Lidiya Gavrilovna Ivanova (née Kalinina; ; born 27 January 1937) is a retired Russian artistic gymnast and international referee. She competed at the 1956 and 1960 Summer Olympics in all artistic gymnastics events. In 1956, she won a team all-around gold medal and a bronze medal in the now-defunct team portable apparatus exercise. In 1960, she finished within the first eight in all events, earning her second gold medal in the team all-around competition.
 
She was the all-around Soviet champion in 1958 and the world champion in the team all-around in 1958 and 1962; she also won a silver medal in the vault at the 1958 World Artistic Gymnastics Championships. She retired from competition in 1964 due to injury.
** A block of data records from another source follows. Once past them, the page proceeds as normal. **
## lcd_top
module lcd_top(
  input clk,
  input rst,
  input PS2_CLK,
  input PS2_DATA,
  output [7:4] DB,
  output LCD_E,
  output LCD_RS,
  output LCD_RW,
  output [7:0] LED
  );
make LEC_CHECK=0 ABC_AREA=1 CAP_MARGIN=20 CORE_ASPECT_RATIO=1.76 CORE_MARGIN=2 CORE_UTILIZATION=40 GPL_TIMING_DRIVEN=0 MAX_ROUTING_LAYER=met4 MIN_ROUTING_LAYER=met2 PLACE_DENSITY_LB_ADDON=0.06 SLEW_MARGIN=25 TNS_END_PERCENT=65 finish   # period 15.3 ns
run.sh (not shown) runs the stock make flow with config.mk's settings and CLKGATE_MAP_FILE=.
The starting point ran to the end with no violations.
In 1973 she graduated from the Moscow Institute of Physical Education with a degree of coach. She started working well before the graduation, heading the junior national team between 1970 and 1980. Between 1982 and 1992 she assisted with the senior national team and was its head coach at the 1992 Summer Olympics. In 1970 she became an international referee, and was selected as a judge at all Olympics between 1972 and 1992, as well as numerous world championships and other international competitions in between. After 1992 she worked as a sports commentator.

In 1959 she married Valentin Ivanov, a football player who won a gold medal at the 1956 Olympics. Their son Valentin (b. 1961), is a prominent football referee and retired football player.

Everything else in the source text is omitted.